▸ MATERIAL PROVIDED:
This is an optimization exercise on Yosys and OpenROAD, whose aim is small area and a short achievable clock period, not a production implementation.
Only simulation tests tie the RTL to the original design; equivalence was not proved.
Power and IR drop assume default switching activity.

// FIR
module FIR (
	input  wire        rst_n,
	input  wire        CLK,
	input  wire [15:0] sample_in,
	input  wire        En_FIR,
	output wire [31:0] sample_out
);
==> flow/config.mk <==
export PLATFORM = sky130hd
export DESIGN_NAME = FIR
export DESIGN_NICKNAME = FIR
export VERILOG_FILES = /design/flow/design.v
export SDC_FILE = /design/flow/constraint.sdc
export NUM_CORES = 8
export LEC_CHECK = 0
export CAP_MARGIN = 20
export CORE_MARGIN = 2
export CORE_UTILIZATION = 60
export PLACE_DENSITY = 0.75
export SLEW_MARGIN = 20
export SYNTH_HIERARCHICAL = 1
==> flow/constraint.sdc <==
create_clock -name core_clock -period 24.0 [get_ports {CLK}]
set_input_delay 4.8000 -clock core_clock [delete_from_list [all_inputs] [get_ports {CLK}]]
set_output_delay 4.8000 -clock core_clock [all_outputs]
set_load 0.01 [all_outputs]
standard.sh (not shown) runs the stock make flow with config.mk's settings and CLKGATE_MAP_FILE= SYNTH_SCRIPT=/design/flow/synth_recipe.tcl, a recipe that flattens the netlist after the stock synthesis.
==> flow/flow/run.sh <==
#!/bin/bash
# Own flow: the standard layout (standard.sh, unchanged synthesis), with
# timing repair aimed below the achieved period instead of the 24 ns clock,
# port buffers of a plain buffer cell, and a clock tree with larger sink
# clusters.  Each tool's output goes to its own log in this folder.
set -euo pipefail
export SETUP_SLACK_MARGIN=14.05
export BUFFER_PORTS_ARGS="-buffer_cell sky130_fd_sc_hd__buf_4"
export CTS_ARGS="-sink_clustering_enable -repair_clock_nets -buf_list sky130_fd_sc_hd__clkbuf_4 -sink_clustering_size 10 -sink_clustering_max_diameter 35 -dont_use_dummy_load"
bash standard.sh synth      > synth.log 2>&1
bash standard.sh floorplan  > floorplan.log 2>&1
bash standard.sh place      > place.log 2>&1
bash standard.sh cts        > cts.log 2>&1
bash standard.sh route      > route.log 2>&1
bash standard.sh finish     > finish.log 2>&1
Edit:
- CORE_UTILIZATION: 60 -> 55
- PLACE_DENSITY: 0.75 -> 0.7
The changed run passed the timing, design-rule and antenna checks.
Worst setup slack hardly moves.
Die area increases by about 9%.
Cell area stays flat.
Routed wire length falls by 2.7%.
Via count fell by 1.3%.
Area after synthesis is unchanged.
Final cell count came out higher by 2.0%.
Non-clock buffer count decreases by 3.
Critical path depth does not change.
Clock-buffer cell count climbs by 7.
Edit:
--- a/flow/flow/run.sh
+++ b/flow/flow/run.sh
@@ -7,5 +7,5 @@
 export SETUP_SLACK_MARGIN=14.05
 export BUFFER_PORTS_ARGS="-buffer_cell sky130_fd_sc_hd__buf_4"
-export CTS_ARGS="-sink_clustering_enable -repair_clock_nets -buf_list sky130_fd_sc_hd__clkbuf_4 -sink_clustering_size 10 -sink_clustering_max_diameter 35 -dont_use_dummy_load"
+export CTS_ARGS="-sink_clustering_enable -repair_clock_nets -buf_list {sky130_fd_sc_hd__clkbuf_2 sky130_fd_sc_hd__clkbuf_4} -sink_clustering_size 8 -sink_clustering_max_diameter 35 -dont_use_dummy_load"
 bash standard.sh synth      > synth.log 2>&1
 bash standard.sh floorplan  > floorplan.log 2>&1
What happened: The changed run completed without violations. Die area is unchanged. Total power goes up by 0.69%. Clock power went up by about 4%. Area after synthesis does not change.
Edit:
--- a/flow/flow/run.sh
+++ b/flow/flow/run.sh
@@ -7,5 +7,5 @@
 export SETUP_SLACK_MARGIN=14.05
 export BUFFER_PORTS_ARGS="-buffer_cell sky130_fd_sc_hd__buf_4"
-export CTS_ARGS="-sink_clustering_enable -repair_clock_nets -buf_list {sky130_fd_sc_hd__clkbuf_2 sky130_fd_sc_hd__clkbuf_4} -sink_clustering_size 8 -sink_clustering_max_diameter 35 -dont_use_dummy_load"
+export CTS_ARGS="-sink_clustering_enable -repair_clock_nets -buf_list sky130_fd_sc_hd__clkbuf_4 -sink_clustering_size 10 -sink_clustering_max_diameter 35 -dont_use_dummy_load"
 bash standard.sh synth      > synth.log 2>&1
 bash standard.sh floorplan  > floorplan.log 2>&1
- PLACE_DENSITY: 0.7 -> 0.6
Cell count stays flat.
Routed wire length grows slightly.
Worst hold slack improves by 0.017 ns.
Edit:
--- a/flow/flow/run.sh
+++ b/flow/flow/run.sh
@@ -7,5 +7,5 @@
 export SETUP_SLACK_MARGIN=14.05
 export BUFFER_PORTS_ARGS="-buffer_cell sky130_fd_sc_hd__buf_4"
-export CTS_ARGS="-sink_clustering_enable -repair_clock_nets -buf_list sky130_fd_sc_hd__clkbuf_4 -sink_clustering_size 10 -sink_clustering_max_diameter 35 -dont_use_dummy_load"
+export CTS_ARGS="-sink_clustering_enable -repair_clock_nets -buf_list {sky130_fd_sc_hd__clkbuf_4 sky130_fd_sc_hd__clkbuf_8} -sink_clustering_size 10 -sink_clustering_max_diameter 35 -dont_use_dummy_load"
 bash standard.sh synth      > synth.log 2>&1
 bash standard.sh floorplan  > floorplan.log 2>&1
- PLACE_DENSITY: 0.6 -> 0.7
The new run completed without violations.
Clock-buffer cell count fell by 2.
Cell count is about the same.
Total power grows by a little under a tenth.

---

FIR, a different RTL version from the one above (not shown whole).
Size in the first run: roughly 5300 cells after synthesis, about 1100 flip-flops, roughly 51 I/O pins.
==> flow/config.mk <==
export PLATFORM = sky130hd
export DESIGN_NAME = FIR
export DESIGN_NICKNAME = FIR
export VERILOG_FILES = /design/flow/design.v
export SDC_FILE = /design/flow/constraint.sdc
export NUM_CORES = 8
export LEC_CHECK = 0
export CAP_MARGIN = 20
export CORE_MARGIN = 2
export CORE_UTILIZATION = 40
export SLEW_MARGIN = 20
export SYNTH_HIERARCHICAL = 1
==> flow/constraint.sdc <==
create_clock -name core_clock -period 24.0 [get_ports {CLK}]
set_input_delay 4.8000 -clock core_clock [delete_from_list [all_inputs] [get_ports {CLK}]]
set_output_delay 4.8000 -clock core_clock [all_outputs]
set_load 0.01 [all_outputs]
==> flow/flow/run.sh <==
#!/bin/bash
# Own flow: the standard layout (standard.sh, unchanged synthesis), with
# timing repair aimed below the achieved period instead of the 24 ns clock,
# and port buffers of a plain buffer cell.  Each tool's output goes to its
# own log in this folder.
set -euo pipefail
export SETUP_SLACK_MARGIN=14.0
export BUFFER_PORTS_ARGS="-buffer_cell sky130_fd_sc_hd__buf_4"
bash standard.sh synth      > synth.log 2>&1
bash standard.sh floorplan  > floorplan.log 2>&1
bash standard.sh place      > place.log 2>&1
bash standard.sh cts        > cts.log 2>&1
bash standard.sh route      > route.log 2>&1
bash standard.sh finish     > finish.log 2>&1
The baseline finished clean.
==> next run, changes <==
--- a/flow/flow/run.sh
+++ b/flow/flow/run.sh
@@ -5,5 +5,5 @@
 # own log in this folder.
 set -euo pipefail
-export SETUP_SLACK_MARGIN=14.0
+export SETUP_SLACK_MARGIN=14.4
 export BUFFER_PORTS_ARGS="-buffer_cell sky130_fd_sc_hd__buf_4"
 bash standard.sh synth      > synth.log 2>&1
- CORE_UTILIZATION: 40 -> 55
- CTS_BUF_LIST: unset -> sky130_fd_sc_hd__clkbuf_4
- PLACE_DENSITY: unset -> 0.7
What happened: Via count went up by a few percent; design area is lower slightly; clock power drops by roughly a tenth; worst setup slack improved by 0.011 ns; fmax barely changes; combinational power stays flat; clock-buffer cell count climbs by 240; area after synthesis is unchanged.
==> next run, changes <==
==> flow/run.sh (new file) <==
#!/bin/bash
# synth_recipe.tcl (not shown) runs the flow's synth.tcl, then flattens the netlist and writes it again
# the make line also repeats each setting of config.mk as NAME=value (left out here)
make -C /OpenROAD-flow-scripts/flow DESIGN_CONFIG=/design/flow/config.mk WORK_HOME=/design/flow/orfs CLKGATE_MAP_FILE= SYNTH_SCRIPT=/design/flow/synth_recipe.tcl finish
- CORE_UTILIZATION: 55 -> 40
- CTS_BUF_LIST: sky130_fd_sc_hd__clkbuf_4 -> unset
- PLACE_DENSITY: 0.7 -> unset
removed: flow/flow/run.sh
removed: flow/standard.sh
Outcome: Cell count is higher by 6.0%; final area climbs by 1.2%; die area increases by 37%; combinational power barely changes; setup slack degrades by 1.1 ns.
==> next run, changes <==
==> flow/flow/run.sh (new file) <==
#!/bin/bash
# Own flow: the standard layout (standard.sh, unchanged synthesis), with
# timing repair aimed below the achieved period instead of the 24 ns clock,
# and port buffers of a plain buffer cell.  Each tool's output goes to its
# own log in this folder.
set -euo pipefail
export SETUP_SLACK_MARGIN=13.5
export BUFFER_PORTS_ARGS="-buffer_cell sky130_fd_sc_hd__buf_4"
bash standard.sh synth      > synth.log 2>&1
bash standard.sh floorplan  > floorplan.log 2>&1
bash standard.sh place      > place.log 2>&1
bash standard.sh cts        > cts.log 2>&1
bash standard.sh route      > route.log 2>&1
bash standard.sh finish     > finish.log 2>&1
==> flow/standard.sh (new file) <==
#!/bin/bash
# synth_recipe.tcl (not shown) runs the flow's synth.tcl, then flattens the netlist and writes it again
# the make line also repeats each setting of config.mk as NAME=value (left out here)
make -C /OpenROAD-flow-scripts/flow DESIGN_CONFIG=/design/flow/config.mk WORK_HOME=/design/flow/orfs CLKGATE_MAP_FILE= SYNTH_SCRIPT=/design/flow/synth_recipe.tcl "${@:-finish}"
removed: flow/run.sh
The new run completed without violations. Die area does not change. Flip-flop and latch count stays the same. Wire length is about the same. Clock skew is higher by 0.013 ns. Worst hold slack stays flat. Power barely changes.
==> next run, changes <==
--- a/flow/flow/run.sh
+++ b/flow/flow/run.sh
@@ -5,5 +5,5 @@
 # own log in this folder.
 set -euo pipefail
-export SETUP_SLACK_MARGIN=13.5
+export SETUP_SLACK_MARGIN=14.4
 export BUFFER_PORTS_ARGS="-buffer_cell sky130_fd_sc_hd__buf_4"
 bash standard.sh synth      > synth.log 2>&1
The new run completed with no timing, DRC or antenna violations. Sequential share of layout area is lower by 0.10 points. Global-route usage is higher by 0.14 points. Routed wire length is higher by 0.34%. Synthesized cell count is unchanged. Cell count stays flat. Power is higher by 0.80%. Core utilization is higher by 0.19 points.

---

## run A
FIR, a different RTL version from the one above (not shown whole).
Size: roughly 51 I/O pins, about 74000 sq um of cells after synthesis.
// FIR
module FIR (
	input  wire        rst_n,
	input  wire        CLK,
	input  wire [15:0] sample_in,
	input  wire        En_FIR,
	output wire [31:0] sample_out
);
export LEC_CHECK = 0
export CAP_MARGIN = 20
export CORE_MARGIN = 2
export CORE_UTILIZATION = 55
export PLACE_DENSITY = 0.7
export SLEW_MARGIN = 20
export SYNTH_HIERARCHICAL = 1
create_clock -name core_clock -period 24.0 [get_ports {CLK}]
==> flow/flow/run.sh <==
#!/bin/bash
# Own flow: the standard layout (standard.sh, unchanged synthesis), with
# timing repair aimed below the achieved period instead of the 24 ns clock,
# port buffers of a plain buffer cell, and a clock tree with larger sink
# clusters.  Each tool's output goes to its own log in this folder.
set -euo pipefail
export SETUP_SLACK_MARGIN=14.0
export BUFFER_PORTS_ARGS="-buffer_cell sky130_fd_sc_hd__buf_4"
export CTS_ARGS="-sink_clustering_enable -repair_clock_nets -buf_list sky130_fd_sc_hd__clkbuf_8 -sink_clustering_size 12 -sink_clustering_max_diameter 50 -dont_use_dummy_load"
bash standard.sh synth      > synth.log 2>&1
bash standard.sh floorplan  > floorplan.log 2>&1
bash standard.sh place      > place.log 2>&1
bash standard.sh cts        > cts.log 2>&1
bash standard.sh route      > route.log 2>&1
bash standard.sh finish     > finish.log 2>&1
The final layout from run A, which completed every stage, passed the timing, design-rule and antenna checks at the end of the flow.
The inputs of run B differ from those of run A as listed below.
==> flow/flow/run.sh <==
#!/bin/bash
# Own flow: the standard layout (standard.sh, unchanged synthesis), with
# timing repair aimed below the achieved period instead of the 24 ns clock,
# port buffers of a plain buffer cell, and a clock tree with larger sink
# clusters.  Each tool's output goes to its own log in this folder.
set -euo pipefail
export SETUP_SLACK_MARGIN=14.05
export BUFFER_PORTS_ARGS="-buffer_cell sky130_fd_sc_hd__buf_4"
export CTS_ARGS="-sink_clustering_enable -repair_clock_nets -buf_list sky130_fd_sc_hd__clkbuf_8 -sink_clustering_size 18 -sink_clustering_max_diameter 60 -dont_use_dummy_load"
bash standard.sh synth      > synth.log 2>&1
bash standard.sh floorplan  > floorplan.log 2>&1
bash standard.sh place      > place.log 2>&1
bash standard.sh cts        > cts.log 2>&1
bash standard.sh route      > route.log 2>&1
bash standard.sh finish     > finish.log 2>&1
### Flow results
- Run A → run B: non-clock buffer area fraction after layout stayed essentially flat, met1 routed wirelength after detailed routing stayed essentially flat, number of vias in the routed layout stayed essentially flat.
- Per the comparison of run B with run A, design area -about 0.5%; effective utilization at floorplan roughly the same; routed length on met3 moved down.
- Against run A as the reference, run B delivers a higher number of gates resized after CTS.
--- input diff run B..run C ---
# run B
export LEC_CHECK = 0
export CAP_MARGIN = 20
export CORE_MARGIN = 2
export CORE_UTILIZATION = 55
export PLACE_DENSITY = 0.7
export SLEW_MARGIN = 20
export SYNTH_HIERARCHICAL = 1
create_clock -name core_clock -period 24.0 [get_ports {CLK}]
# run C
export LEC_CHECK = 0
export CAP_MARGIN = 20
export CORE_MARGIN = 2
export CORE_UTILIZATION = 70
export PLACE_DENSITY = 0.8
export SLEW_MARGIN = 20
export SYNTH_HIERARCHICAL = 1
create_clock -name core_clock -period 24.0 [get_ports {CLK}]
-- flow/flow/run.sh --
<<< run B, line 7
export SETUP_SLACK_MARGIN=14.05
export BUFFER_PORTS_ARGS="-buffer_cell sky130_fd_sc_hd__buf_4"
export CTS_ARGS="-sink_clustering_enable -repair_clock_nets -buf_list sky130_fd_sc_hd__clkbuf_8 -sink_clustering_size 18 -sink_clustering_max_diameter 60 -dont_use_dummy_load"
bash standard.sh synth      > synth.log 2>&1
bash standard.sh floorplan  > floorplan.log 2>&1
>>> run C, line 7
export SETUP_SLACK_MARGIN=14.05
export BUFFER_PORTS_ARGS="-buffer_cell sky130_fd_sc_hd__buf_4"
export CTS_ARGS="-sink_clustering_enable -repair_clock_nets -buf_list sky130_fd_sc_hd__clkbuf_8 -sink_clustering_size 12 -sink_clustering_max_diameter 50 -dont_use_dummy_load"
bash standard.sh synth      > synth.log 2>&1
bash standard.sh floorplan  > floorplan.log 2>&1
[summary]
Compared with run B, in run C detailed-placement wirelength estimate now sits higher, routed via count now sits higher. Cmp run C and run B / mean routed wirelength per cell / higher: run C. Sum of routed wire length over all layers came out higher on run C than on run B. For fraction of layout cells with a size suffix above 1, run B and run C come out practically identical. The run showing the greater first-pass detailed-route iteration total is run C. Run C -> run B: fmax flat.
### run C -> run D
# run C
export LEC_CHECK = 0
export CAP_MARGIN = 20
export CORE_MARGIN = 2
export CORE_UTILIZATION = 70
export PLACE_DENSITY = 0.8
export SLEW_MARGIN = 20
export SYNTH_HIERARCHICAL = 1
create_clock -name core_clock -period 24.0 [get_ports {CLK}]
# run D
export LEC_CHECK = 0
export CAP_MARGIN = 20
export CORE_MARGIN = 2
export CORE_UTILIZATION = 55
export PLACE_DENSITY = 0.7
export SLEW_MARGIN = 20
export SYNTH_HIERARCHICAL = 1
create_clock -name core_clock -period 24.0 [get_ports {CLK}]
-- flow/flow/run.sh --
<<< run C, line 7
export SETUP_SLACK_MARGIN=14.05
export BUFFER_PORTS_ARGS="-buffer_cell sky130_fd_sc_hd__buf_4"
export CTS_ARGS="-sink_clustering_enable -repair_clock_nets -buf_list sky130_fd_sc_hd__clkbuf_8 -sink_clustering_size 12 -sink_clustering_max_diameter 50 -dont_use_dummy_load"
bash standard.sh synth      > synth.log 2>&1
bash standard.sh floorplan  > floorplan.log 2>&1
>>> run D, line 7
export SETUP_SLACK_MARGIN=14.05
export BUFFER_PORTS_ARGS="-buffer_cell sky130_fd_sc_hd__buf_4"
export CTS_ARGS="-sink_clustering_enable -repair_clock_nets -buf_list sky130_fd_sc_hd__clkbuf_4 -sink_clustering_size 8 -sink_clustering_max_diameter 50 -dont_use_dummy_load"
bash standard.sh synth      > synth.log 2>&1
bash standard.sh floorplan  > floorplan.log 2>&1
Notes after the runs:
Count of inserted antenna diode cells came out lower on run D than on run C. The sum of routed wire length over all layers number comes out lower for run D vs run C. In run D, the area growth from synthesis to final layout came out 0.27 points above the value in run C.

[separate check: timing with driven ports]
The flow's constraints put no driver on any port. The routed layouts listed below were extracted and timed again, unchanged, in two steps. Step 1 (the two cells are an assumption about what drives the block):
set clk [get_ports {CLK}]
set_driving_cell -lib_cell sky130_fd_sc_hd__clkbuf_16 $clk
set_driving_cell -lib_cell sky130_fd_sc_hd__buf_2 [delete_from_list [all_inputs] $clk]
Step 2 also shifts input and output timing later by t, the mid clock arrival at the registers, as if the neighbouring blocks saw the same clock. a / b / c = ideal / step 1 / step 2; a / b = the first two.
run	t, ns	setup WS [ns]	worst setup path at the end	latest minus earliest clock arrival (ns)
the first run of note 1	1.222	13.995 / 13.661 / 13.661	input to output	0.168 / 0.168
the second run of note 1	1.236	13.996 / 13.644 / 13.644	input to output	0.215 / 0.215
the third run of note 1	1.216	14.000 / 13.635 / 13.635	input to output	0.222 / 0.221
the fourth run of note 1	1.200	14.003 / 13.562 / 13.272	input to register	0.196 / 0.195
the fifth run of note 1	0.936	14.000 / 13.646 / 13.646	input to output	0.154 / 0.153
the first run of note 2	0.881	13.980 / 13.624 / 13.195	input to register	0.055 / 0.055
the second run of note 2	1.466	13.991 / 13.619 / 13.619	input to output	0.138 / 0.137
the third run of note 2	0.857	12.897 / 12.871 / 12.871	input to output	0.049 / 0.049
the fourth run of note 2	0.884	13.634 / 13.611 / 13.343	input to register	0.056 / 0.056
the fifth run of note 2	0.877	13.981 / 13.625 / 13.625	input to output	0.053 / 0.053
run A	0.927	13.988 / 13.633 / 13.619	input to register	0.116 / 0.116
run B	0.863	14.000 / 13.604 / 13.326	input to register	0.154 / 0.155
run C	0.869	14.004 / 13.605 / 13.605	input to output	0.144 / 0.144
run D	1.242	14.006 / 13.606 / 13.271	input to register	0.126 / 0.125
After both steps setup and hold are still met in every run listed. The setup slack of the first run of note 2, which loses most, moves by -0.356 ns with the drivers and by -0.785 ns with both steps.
...
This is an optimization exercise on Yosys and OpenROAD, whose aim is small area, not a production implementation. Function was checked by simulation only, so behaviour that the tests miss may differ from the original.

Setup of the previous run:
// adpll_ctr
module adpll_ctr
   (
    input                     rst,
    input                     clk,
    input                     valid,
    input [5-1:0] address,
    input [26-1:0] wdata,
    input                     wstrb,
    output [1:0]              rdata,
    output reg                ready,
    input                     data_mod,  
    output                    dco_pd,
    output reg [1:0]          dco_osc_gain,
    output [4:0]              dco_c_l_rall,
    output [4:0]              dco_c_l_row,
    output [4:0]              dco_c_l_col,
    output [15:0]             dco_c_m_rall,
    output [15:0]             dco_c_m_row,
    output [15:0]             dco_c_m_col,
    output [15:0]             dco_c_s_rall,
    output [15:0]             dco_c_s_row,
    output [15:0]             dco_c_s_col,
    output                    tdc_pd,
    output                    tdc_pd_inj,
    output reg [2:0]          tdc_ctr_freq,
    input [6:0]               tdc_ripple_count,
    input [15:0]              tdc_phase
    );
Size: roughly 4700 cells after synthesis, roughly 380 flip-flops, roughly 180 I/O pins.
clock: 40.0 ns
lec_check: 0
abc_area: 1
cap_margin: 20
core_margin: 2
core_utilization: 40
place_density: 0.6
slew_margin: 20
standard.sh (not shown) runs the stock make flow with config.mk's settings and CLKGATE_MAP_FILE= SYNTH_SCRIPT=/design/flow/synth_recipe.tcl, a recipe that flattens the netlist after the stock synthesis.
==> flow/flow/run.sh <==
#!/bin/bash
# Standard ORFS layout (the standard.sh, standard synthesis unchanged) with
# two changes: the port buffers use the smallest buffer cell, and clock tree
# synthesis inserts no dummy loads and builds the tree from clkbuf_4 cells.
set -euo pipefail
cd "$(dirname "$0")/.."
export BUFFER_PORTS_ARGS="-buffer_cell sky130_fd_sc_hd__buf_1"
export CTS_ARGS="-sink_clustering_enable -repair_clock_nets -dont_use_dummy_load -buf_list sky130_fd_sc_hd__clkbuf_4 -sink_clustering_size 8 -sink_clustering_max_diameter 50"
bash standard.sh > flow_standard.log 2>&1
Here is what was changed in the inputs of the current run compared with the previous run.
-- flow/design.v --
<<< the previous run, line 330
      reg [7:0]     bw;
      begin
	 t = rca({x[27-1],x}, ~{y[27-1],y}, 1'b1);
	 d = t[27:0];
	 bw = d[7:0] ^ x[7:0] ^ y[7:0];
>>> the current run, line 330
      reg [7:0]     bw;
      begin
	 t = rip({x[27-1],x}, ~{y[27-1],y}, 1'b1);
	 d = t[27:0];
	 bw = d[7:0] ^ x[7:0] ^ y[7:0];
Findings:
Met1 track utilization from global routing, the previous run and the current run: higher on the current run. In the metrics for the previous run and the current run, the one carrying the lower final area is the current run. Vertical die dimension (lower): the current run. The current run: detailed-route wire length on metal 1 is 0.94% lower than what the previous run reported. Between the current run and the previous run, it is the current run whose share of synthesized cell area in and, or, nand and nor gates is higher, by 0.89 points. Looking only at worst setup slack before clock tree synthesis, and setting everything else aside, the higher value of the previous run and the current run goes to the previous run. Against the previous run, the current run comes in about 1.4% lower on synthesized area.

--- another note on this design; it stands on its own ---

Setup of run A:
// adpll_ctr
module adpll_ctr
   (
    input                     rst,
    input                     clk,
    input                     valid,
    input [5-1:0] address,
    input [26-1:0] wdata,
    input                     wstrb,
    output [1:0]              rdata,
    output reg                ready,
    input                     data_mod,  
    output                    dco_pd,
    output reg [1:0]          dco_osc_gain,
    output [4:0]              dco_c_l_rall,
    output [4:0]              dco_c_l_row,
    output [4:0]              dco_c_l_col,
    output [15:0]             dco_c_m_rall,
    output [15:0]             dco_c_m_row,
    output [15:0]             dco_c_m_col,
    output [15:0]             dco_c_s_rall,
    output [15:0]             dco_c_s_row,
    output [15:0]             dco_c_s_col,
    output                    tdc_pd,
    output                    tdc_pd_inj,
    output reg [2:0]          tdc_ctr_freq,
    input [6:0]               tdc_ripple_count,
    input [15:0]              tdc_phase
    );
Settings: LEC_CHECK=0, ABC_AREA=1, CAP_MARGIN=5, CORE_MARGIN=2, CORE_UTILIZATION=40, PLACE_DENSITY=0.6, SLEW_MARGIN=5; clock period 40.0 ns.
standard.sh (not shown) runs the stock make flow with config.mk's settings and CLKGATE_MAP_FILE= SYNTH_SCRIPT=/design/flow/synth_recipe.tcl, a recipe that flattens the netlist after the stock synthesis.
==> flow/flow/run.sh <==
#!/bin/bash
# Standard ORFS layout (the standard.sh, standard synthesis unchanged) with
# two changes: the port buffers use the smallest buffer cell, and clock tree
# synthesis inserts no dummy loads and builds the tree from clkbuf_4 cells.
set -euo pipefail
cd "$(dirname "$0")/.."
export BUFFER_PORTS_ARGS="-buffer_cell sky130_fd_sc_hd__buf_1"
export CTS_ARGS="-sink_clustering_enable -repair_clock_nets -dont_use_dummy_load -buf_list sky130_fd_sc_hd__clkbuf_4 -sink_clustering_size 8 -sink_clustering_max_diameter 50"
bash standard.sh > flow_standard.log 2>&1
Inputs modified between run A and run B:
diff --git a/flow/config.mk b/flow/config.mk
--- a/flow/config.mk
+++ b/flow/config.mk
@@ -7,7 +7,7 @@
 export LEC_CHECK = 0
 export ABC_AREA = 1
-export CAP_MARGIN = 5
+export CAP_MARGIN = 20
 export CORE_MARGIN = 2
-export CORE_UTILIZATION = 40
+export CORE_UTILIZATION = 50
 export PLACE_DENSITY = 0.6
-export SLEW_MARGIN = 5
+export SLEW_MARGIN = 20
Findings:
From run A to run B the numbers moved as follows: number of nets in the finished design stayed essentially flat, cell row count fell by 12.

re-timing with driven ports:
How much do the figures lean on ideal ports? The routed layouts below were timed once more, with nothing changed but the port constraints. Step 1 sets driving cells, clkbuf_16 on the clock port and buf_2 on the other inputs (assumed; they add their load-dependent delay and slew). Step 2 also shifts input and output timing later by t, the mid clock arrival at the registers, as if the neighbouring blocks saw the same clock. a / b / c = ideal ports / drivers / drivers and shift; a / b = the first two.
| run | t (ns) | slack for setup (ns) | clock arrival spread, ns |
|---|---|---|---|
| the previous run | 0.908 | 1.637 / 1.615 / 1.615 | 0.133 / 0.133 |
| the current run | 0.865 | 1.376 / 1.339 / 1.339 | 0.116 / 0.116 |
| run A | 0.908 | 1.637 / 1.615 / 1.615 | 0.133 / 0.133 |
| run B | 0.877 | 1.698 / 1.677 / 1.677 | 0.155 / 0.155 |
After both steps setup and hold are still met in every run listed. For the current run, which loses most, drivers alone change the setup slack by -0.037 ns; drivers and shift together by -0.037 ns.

▸ REQUIREMENT: Show me all lines in the records that contain "stayed".

▸ YOUR SOLUTION:
- Run A → run B: non-clock buffer area fraction after layout stayed essentially flat, met1 routed wirelength after detailed routing stayed essentially flat, number of vias in the routed layout stayed essentially flat.
From run A to run B the numbers moved as follows: number of nets in the finished design stayed essentially flat, cell row count fell by 12.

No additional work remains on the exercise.